Probabilistic graphical models

Artificial Intelligence

Assignment 3

Semester 1 2015

Due 11.59pm on Friday 12th June 2015

1 Probabilistic graphical models

1.1 Inference (undergrads and postgrads)

In lectures, we mainly covered Bayesian networks, one type of probabilistic graphical

model (PGM) using directed acrylic graphs. Your task is to write a program to implement

likelihood weighting (or weighted) sampling, as described in lectures, to perform

inference on an arbitrary Bayesian network. You will need to parse an input text file

that encodes the graph and the conditional probability distributions for each variable

(conditioned on its parents).

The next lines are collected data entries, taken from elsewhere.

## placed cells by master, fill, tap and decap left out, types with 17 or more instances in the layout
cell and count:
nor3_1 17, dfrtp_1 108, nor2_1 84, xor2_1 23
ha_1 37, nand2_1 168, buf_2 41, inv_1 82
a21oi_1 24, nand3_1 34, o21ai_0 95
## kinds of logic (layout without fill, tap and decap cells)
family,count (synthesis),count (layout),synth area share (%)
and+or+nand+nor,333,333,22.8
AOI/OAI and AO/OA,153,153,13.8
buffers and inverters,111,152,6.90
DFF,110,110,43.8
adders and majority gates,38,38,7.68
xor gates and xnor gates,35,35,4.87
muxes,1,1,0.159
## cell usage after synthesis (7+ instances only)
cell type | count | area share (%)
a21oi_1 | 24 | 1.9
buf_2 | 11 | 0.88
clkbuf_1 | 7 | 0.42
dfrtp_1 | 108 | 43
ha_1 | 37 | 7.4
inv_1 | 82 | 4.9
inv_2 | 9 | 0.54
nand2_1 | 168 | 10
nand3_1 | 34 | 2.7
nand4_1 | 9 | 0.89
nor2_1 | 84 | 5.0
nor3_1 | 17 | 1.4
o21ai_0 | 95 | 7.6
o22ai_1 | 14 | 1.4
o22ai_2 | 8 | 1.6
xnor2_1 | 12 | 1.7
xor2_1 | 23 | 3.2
==> src/rtl/sram_lane_timer.sv <==
module sram_lane_timer #(
    parameter int unsigned CYCLES = 2
) (
    input  logic clk,
    input  logic rst_n,
    input  logic load,
    output logic done
);
    localparam int unsigned CW = (CYCLES > 1) ? $clog2(CYCLES) : 1;
    localparam logic [CW-1:0] LAST = CW'(CYCLES - 1);

    logic [CW-1:0] remain;

    always_ff @(posedge clk) begin
        if (!rst_n)
            remain <= '0;
        else if (load)
            remain <= LAST;
        else if (remain != '0)
            remain <= remain - 1'b1;
    end

    assign done = (remain == '0);
endmodule

==> src/rtl/sram_lane_merge.sv <==
module sram_lane_merge #(
    parameter int unsigned LANES = 2
) (
    input  logic [LANES*8-1:0] raw,
    input  logic [LANES-1:0]   use_lane,
    output logic [LANES*8-1:0] merged
);
    for (genvar g = 0; g < LANES; g++) begin : g_lane
        assign merged[g*8 +: 8] = use_lane[g] ? raw[g*8 +: 8] : 8'h00;
    end
endmodule

==> src/rtl/sram_lane_ctrl.sv <==
module sram_lane_ctrl
    import sram_ctrl_pkg::*;
#(
    parameter int unsigned ADDR_W    = 18,
    parameter int unsigned DATA_W    = 16,
    parameter int unsigned CLK_PS    = 10000,
    parameter int unsigned ACCESS_PS = 15000
) (
    input  logic                   clk,
    input  logic                   rst_n,
    input  logic                   req_valid,
    output logic                   req_ready,
    input  logic                   req_write,
    input  logic [ADDR_W-1:0]      req_addr,
    input  logic [DATA_W-1:0]      req_wdata,
    input  logic [DATA_W/8-1:0]    req_mask,
    output logic                   rsp_valid,
    output logic [DATA_W-1:0]      rsp_rdata,
    output logic [ADDR_W-1:0]      mem_addr,
    output logic                   mem_ce_n,
    output logic                   mem_we_n,
    output logic                   mem_oe_n,
    output logic                   mem_ub_n,
    output logic                   mem_lb_n,
    output logic [DATA_W-1:0]      mem_dq_out,
    output logic                   mem_dq_oe,
    input  logic [DATA_W-1:0]      mem_dq_in
);
    localparam int unsigned LANES   = DATA_W / 8;
    localparam int unsigned ACC_CYC = cycles_for(ACCESS_PS, CLK_PS);

    ctrl_state_t state, state_nx;
    logic [ADDR_W-1:0] addr_q;
    logic [DATA_W-1:0] wdata_q, rdata_q, merged;
    logic [LANES-1:0]  mask_q;
    logic              rsp_q;
    logic              accept, tmr_load, tmr_done, active;
    logic [LANES-1:0]  lane_n;

    assign accept   = req_valid && (state == ST_IDLE);
    assign tmr_load = (accept && !req_write) || (state == ST_WR_SETUP);

    sram_lane_timer #(.CYCLES(ACC_CYC)) u_timer (
        .clk  (clk),
        .rst_n(rst_n),
        .load (tmr_load),
        .done (tmr_done)
    );

    sram_lane_merge #(.LANES(LANES)) u_merge (
        .raw     (mem_dq_in),
        .use_lane(mask_q),
        .merged  (merged)
    );

    // next-state logic
    always_comb begin
        state_nx = state;
        unique case (state)
            ST_IDLE:     if (accept) state_nx = req_write ? ST_WR_SETUP : ST_RD_WAIT;
            ST_RD_WAIT:  if (tmr_done) state_nx = ST_RD_TURN;
            ST_RD_TURN:  state_nx = ST_IDLE;
            ST_WR_SETUP: state_nx = ST_WR_PULSE;
            ST_WR_PULSE: if (tmr_done) state_nx = ST_WR_HOLD;
            ST_WR_HOLD:  state_nx = ST_IDLE;
            default:     state_nx = ST_IDLE;
        endcase
    end

    // state and request registers
    always_ff @(posedge clk) begin
        if (!rst_n) begin
            state   <= ST_IDLE;
            addr_q  <= '0;
            wdata_q <= '0;
            mask_q  <= '0;
            rdata_q <= '0;
            rsp_q   <= 1'b0;
        end else begin
            state <= state_nx;
            rsp_q <= (state == ST_RD_WAIT) && tmr_done;
            if (accept) begin
                addr_q  <= req_addr;
                wdata_q <= req_wdata;
                mask_q  <= req_mask;
            end
            if ((state == ST_RD_WAIT) && tmr_done)
                rdata_q <= merged;
        end
    end

    // output decode
    always_comb begin
        active    = 1'b0;
        mem_ce_n  = 1'b1;
        mem_we_n  = 1'b1;
        mem_oe_n  = 1'b1;
        mem_dq_oe = 1'b0;
        req_ready = 1'b0;
        unique case (state)
            ST_IDLE:     req_ready = 1'b1;
            ST_RD_WAIT:  begin active = 1'b1; mem_ce_n = 1'b0; mem_oe_n = 1'b0; end
            ST_RD_TURN:  ;
            ST_WR_SETUP: begin active = 1'b1; mem_ce_n = 1'b0; mem_dq_oe = 1'b1; end
            ST_WR_PULSE: begin active = 1'b1; mem_ce_n = 1'b0; mem_dq_oe = 1'b1; mem_we_n = 1'b0; end
            ST_WR_HOLD:  begin active = 1'b1; mem_ce_n = 1'b0; mem_dq_oe = 1'b1; end
            default:     ;
        endcase
        lane_n = active ? ~mask_q : '1;
    end

    assign mem_lb_n   = lane_n[0];
    assign mem_ub_n   = lane_n[LANES-1];
    assign mem_addr   = addr_q;
    assign mem_dq_out = wdata_q;
    assign rsp_valid  = rsp_q;
    assign rsp_rdata  = rdata_q;

    // checks beside the logic
    assert_busy_after_accept_R2: assert property (@(posedge clk) disable iff (!rst_n)
        (req_valid && req_ready) |=> !req_ready);
    assert_addr_steady_R3: assert property (@(posedge clk) disable iff (!rst_n)
        (!mem_we_n) |-> $stable(mem_addr));
    assert_we_rise_inside_ce_R3: assert property (@(posedge clk) disable iff (!rst_n)
        $rose(mem_we_n) |-> (!mem_ce_n && mem_dq_oe));
    assert_rsp_single_R5: assert property (@(posedge clk) disable iff (!rst_n)
        rsp_valid |=> !rsp_valid);
    assert_turnaround_R7: assert property (@(posedge clk) disable iff (!rst_n)
        (!mem_oe_n) |=> !mem_dq_oe);
    assert_strobe_excl_R9: assert property (@(posedge clk) disable iff (!rst_n)
        !(!mem_we_n && !mem_oe_n));
endmodule
==> src/rtl/hbt_pkg.sv <==
package hbt_pkg;
    localparam int HBT_NLINES = 2;
    localparam int HBT_NDMA   = 2;

    typedef enum logic [2:0] {
        ST_IDLE,
        ST_RD_ISSUE,
        ST_RD_WAIT,
        ST_RD_ACK,
        ST_WR_WAIT,
        ST_WR_ACK,
        ST_DONE
    } hbt_state_e;
endpackage

==> src/rtl/hbt_fsm.sv <==
module hbt_fsm
    import hbt_pkg::*;
#(
    parameter int AW = 8,
    parameter int DW = 16
) (
    input  logic          clk,
    input  logic          rst_n,
    input  logic          cs_n,
    input  logic          rd,
    input  logic [AW-1:0] addr,
    input  logic [DW-1:0] data_i,
    input  logic [DW-1:0] local_rdata,
    input  logic [DW-1:0] bank_rdata,
    input  logic          bank_rvalid,
    input  logic          bank_wready,
    output logic          ack_n,
    output logic          ack_oe,
    output logic [DW-1:0] data_o,
    output logic          data_oe,
    output logic          bank_rd,
    output logic          bank_wen,
    output logic          local_we,
    output logic [AW-1:0] addr_q,
    output logic [DW-1:0] wdata_q
);
    hbt_state_e state_q, state_d;
    logic       is_local;
    logic [DW-1:0] rdata_q;

    assign is_local = addr[AW-1];

    // next-state decision
    always_comb begin
        state_d = state_q;
        unique case (state_q)
            ST_IDLE: begin
                if (!cs_n) begin
                    if (rd) state_d = is_local ? ST_RD_ACK : ST_RD_ISSUE;
                    else    state_d = is_local ? ST_WR_ACK : ST_WR_WAIT;
                end
            end
            ST_RD_ISSUE: state_d = bank_rvalid ? ST_RD_ACK : ST_RD_WAIT;
            ST_RD_WAIT:  state_d = bank_rvalid ? ST_RD_ACK : ST_RD_WAIT;
            ST_RD_ACK:   state_d = ST_DONE;
            ST_WR_WAIT:  state_d = bank_wready ? ST_WR_ACK : ST_WR_WAIT;
            ST_WR_ACK:   state_d = ST_DONE;
            ST_DONE:     state_d = cs_n ? ST_IDLE : ST_DONE;
            default:     state_d = ST_IDLE;
        endcase
    end

    // state register
    always_ff @(posedge clk or negedge rst_n) begin
        if (!rst_n) state_q <= ST_IDLE;
        else        state_q <= state_d;
    end

    // state-decoded outputs
    always_comb begin
        ack_n   = 1'b1;
        data_oe = 1'b0;
        bank_rd = 1'b0;
        unique case (state_q)
            ST_RD_ISSUE: bank_rd = 1'b1;
            ST_RD_ACK: begin
                ack_n   = 1'b0;
                data_oe = 1'b1;
            end
            ST_WR_ACK:   ack_n = 1'b0;
            default: ;
        endcase
    end

    assign data_o = rdata_q;

    // acknowledge enable follows chip select on falling edges
    always_ff @(negedge clk or negedge rst_n) begin
        if (!rst_n) ack_oe <= 1'b0;
        else        ack_oe <= !cs_n;
    end

    // address, read data and write capture
    always_ff @(posedge clk or negedge rst_n) begin
        if (!rst_n) begin
            addr_q   <= '0;
            rdata_q  <= '0;
            wdata_q  <= '0;
            bank_wen <= 1'b0;
            local_we <= 1'b0;
        end else begin
            bank_wen <= 1'b0;
            local_we <= 1'b0;
            if (state_q == ST_IDLE && !cs_n) begin
                addr_q <= addr;
                if (rd && is_local) rdata_q <= local_rdata;
            end
            if ((state_q == ST_RD_ISSUE || state_q == ST_RD_WAIT) && bank_rvalid)
                rdata_q <= bank_rdata;
            if (state_q == ST_WR_ACK) begin
                wdata_q  <= data_i;
                bank_wen <= !addr_q[AW-1];
                local_we <= addr_q[AW-1];
            end
        end
    end
endmodule

==> src/rtl/hbt_irq_line.sv <==
module hbt_irq_line #(
    parameter int NSRC = 8
) (
    input  logic            clk,
    input  logic            rst_n,
    input  logic [NSRC-1:0] evt,
    input  logic            wr_status,
    input  logic            wr_mask,
    input  logic [NSRC-1:0] wdata,
    output logic [NSRC-1:0] status,
    output logic [NSRC-1:0] mask,
    output logic            irq_n
);
    logic [NSRC-1:0] clr;

    assign clr = wr_status ? wdata : '0;

    always_ff @(posedge clk or negedge rst_n) begin
        if (!rst_n) begin
            status <= '0;
            mask   <= '0;
            irq_n  <= 1'b1;
        end else begin
            status <= (status & ~clr) | evt;
            if (wr_mask) mask <= wdata;
            irq_n  <= ~|(status & mask);
        end
    end
endmodule

==> src/rtl/hbt_dma_chan.sv <==
module hbt_dma_chan (
    input  logic clk,
    input  logic rst_n,
    input  logic cond,
    input  logic gnt_n,
    output logic req_n
);
    always_ff @(posedge clk or negedge rst_n) begin
        if (!rst_n) req_n <= 1'b1;
        else        req_n <= ~(cond & gnt_n);
    end
endmodule

==> src/rtl/hostbus_target.sv <==
module hostbus_target
    import hbt_pkg::*;
#(
    parameter int AW   = 8,
    parameter int DW   = 16,
    parameter int NSRC = 8
) (
    input  logic                       clk,
    input  logic                       rst_n,
    input  logic                       hb_cs_n,
    input  logic                       hb_rd,
    input  logic [AW-1:0]              hb_addr,
    input  logic [DW-1:0]              hb_data_i,
    output logic [DW-1:0]              hb_data_o,
    output logic                       hb_data_oe,
    output logic                       hb_ack_n_o,
    output logic                       hb_ack_oe,
    input  logic [HBT_NDMA-1:0]        dma_gnt_n,
    output logic [HBT_NDMA-1:0]        dma_req_n,
    output logic [HBT_NLINES-1:0]      irq_n,
    input  logic                       dma_space,
    input  logic                       dma_pending,
    input  logic [HBT_NLINES*NSRC-1:0] irq_evt,
    output logic                       reg_rd,
    output logic                       reg_wen,
    output logic [AW-2:0]              reg_addr,
    output logic [DW-1:0]              reg_wdata,
    input  logic [DW-1:0]              reg_rdata,
    input  logic                       reg_rvalid,
    input  logic                       reg_wready
);
    localparam int PADW = DW - NSRC;

    logic [AW-1:0]   addr_q;
    logic [DW-1:0]   wdata_q;
    logic [DW-1:0]   local_rdata;
    logic            local_we;
    logic [NSRC-1:0] st_v [HBT_NLINES];
    logic [NSRC-1:0] mk_v [HBT_NLINES];
    logic [HBT_NDMA-1:0] dma_cond;

    hbt_fsm #(.AW(AW), .DW(DW)) u_fsm (
        .clk         (clk),
        .rst_n       (rst_n),
        .cs_n        (hb_cs_n),
        .rd          (hb_rd),
        .addr        (hb_addr),
        .data_i      (hb_data_i),
        .local_rdata (local_rdata),
        .bank_rdata  (reg_rdata),
        .bank_rvalid (reg_rvalid),
        .bank_wready (reg_wready),
        .ack_n       (hb_ack_n_o),
        .ack_oe      (hb_ack_oe),
        .data_o      (hb_data_o),
        .data_oe     (hb_data_oe),
        .bank_rd     (reg_rd),
        .bank_wen    (reg_wen),
        .local_we    (local_we),
        .addr_q      (addr_q),
        .wdata_q     (wdata_q)
    );

    assign reg_addr  = addr_q[AW-2:0];
    assign reg_wdata = wdata_q;

    // local window read mux on the live address: bit1 line, bit0 status/mask
    always_comb begin
        if (hb_addr[0]) local_rdata = {{PADW{1'b0}}, mk_v[hb_addr[1]]};
        else            local_rdata = {{PADW{1'b0}}, st_v[hb_addr[1]]};
    end

    generate
        for (genvar g = 0; g < HBT_NLINES; g++) begin : g_line
            logic sel;
            assign sel = local_we && (addr_q[1] == g[0]);
            hbt_irq_line #(.NSRC(NSRC)) u_line (
                .clk       (clk),
                .rst_n     (rst_n),
                .evt       (irq_evt[g*NSRC +: NSRC]),
                .wr_status (sel && !addr_q[0]),
                .wr_mask   (sel && addr_q[0]),
                .wdata     (wdata_q[NSRC-1:0]),
                .status    (st_v[g]),
                .mask      (mk_v[g]),
                .irq_n     (irq_n[g])
            );
        end
    endgenerate

    assign dma_cond = {dma_pending, dma_space};

    generate
        for (genvar c = 0; c < HBT_NDMA; c++) begin : g_dma
            hbt_dma_chan u_chan (
                .clk   (clk),
                .rst_n (rst_n),
                .cond  (dma_cond[c]),
                .gnt_n (dma_gnt_n[c]),
                .req_n (dma_req_n[c])
            );
        end
    endgenerate
endmodule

The format of the file is given in section 1.1.1 below. Two

PGM model files have been defined in this format and can be downloaded, along with

two queries each, at:

https://cs.adelaide.edu.au/users/third/ai/15s1-ai-adelaide/files/infer.zip

PGM 1: student model The first PGM models a typical university student in

USA. A student has high intelligence has higher chance to score well in SAT test before

entering the university. The grade for university courses depends on the difficulty of the

courses and the student’s intelligence. A good grade increases the chance of getting a

good recommendation letter from the teachers. The letter and SAT result may affect

the job that the student may get. Both the job and the grade may affect the student’s

happiness — typically a student is happy if they get a good grade and a dream job. The

PGM’s structure is shown in Figure 1.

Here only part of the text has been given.